The rest as they say -- is history.
According to Youn, families became interested and signed up. They had the best harvest of their entire lives in that first season. And right when that happened, he said he knew that there was something there.
Youn's project turned into One Acre Fund, named after the small size of most African farms. Six years later, a staff of more than 800 serves over 125,000 farm families in Kenya, Rwanda and Burundi.
One Acre Fund isn't a typical humanitarian service. It offers a business model. One Acre gives the smallest of farmers the same services available to the biggest of businesses, credit, seed, insurance and access to markets. One Acre Fund also offers training, how to space plants, when to apply fertilizer and how much.

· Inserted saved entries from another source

Background: an optimization exercise with open tools, aiming at small area, a short achievable clock period and few clock cycles per item. Do not read the settings as production practice. RTL that was checked went through simulation tests only; none was proved equivalent to the original. Power is estimated from default activity; no workload was simulated.

Setup of try-lagoon:
==> flow/design.v (excerpt) <==
module tpe_fparse (
    input  wire         clk,
    input  wire         rst,
    input  wire         in_valid,
    input  wire [7:0]   in_data,
    input  wire         in_last,
    output reg          in_ready,
    output reg          out_valid,
    input  wire         out_ready,
    output reg          out_end,
    output wire [7:0]   out_kind,
    output reg          out_success,
    output reg  [31:0]  out_word,
    output wire [15:0]  out_period,
    output reg          out_flag,
    output reg  [103:0] out_temps,
    output reg  [15:0]  out_cursor
);
    localparam [7:0]  SYNC0       = 8'hCA;
    localparam [7:0]  SYNC1       = 8'hFE;
    localparam [15:0] CRC_POLY    = 16'h1021;
    localparam [15:0] CRC_INIT    = 16'hFFFF;
    function [15:0] crc_byte;
        input [15:0] c_in;
        input [7:0]  b;
        reg   [15:0] c;
        integer      i;
        begin
            c = c_in ^ {b, 8'h00};
            for (i = 0; i < 8; i = i + 1)
                c = c[15] ? ((c << 1) ^ CRC_POLY) : (c << 1);
            crc_byte = c;
        end
    endfunction
    reg  [8:0]  fidx;          
    reg  [8:0]  flen;          
    reg         at_last;       
    reg         recq;          
    reg         stopped;       
    reg  [15:0] crc_rx;
    reg  [15:0] crc;
    reg  [2:0]  kind;
    reg         chk;           
    reg  [3:0]  crcgood;       
    reg         lastp;         
    reg         fresh;         
  ...
Size in the first run: ~220 flip-flops, about 190 I/O pins.
==> module tpe_fparse, before the edit <==
module tpe_fparse (
    input  wire         clk,
    input  wire         rst,
    input  wire         in_valid,
    input  wire [7:0]   in_data,
    input  wire         in_last,
    output reg          in_ready,
    output reg          out_valid,
    input  wire         out_ready,
    output reg          out_end,
    output wire [7:0]   out_kind,
    output reg          out_success,
    output reg  [31:0]  out_word,
    output wire [15:0]  out_period,
    output reg          out_flag,
    output reg  [103:0] out_temps,
    output reg  [15:0]  out_cursor
);
    localparam [7:0]  SYNC0       = 8'hCA;
    localparam [7:0]  SYNC1       = 8'hFE;
    localparam [15:0] CRC_POLY    = 16'h1021;
    localparam [15:0] CRC_INIT    = 16'hFFFF;
    function [15:0] crc_byte;
        input [15:0] c_in;
        input [7:0]  b;
        reg   [15:0] c;
        integer      i;
        begin
            c = c_in ^ {b, 8'h00};
            for (i = 0; i < 8; i = i + 1)
                c = c[15] ? ((c << 1) ^ CRC_POLY) : (c << 1);
            crc_byte = c;
        end
    endfunction
    reg  [8:0]  fidx;          
    reg  [8:0]  flen;          
    reg         at_last;       
    reg         recq;          
    reg         stopped;       
    reg  [15:0] crc_rx;
    reg  [15:0] crc;
    reg  [2:0]  kind;
    reg         chk;           
    reg  [3:0]  crcgood;       
    reg         lastp;         
    reg         fresh;         
    reg         end_pending;
    reg         end_zero;      
    reg         zq;            
    assign out_kind   = {5'd0, kind};
    assign out_period = out_temps[15:0];
    wire out_free = !out_valid || out_ready;
    wire take = in_valid && in_ready;
    wire wr = !out_valid;      
    wire type_ok = (in_data[7:3] == 5'd0) && (in_data[2:0] != 3'd0) && (in_data[2:0] != 3'd7);
    reg  hdr_bad;
    always @(*) begin
        case (fidx)
            9'd0:    hdr_bad = (in_data != SYNC0);
            9'd1:    hdr_bad = (in_data != SYNC1);
            9'd4:    hdr_bad = !type_ok;
            default: hdr_bad = 1'b0;
        endcase
    end
    wire f6 = (fidx == 9'd6);
    wire frame_done = f6 ? (in_data == 8'd0) : at_last;
    wire [15:0] crc_next = crc_byte(crc, in_data);
    reg  rec_len_ok;
    always @(*) begin
        case (kind)
            3'd4:    rec_len_ok = (in_data >= 8'd17);
            3'd3:    rec_len_ok = (in_data >= 8'd6);
            3'd6:    rec_len_ok = (in_data != 8'd0);
            default: rec_len_ok = 1'b1;
        endcase
    end
    wire        crc_ok   = chk && (&crcgood);
    wire        rec_b    = crc_ok && recq;
    wire [9:0]  csum_lo  = {1'b0, out_cursor[8:0]} + {1'b0, flen};
    wire [6:0]  cur_hi1  = out_cursor[15:9] + 7'd1;
    wire [15:0] csum     = {csum_lo[9] ? cur_hi1 : out_cursor[15:9], csum_lo[8:0]};
    integer k;
    always @(posedge clk) begin
        case (fidx)
            9'd2: crc_rx[7:0]  <= in_data;
            9'd3: crc_rx[15:8] <= in_data;
            9'd4: if (wr) kind        <= in_data[2:0];
            9'd5: if (wr) out_success <= (in_data != 8'd0);
            9'd7: if (wr) out_flag    <= (in_data != 8'd0);
            9'd6: begin
                flen <= {1'b0, in_data} + 9'd7;
                recq <= rec_len_ok;
            end
            default: ;
        endcase
        for (k = 0; k < 4; k = k + 1)
            if (wr && fidx == 9'd7 + k) out_word[8*k +: 8] <= in_data;
        for (k = 0; k < 13; k = k + 1)
            if (wr && fidx == 9'd11 + k) out_temps[8*k +: 8] <= in_data;
        if (fidx < 9'd4)
            crc <= CRC_INIT;
        else if (take)
            crc <= crc_next;
        for (k = 0; k < 4; k = k + 1)
            crcgood[k] <= (crc_next[4*k +: 4] == crc_rx[4*k +: 4]);
    end
    reg s0v, s0e, s1v, s1z, s2v;
    reg cur_zero;
    reg restart;
    always @(posedge clk) begin
        s0v = out_valid;   s0e = out_end;
        s1v = end_pending; s1z = end_zero;
        s2v = zq;
        cur_zero = 1'b0;
        restart = take && (in_last || frame_done);
        if (rst) begin
            fidx        <= 9'd0;
            at_last     <= 1'b0;
            stopped     <= 1'b0;
            chk         <= 1'b0;
            lastp       <= 1'b0;
            fresh       <= 1'b1;
            end_pending <= 1'b0;
            end_zero    <= 1'b0;
            zq          <= 1'b0;
            out_valid   <= 1'b0;
            in_ready    <= 1'b1;
        end else begin
            chk   <= take && frame_done && !stopped;
            lastp <= take && in_last;
            if (restart) begin
                fidx    <= 9'd0;
                at_last <= 1'b0;
            end else if (take) begin
                fidx    <= fidx + 9'd1;
                at_last <= f6 ? (in_data == 8'd1) : (fidx + 9'd2 == flen);
            end
            if (take && in_last)
                stopped <= 1'b0;
            else if ((take && !stopped && hdr_bad) || (chk && !(&crcgood) && !lastp))
                stopped <= 1'b1;
            if (crc_ok)
                fresh <= 1'b0;
            if (lastp)
                fresh <= 1'b1;
            if (fresh && !out_valid && !lastp)
                cur_zero = 1'b1;
            if (out_free) begin
                s0v = s1v;  s0e = 1'b1;
                if (s1v && s1z)
                    cur_zero = 1'b1;
                s1v = s2v;  s1z = 1'b1;
                s2v = 1'b0;
            end
            if (rec_b) begin
                s0v = 1'b1; s0e = 1'b0;
                if (lastp) begin
                    s1v = 1'b1; s1z = 1'b0;
                end
            end else if (lastp) begin
                if (!s0v) begin
                    s0v = 1'b1; s0e = 1'b1;
                    if (fresh) cur_zero = 1'b1;
                end else if (!s1v) begin
                    s1v = 1'b1; s1z = s0e;
                    if (fresh && !s0e) cur_zero = 1'b1;
                end else
                    s2v = 1'b1;
            end
            if (crc_ok)
                out_cursor <= csum;
            else if (cur_zero)
                out_cursor <= 16'd0;
            out_valid   <= s0v;
            out_end     <= s0e;
            end_pending <= s1v;
            end_zero    <= s1z;
            zq          <= s2v;
            in_ready    <= !(take && in_last) && !s2v &&
                           !(s0v && (take ? (!restart && fidx >= 9'd3) : (fidx >= 9'd4)));
        end
    end
endmodule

According to reports, this approach is showing results. On average, farmers enrolled in One Acre Fund have seen their crop yields triple.
Youn predicts One Acre Fund will exceed its goal to serve 1.5 million farm families by 2020.
"The shocking thing and kind of an amazing paradox is that most of the world's hungry people are actually farmers and their profession is to grow food," - Andrew Youn, founder, One Acre Fund.
1. Name three countries that are located in East Africa.
2. What do you know about this area of the world?
3. What is a harvest?
1. In the story, Andrew Youn, founder of One Acre Fund, said one of the reasons that these farmers are not succeeding is that " they're still using tools and techniques that literally date to the Bronze Age."
What is the Bronze Age and what connection is he trying to make?
2. What is a humanitarian service? How does One Acre Fund differ from other humanitarian services? Sight examples from the story.
3. If you had enough money in your savings account to start a humanitarian organization, what would your idea be? Discuss.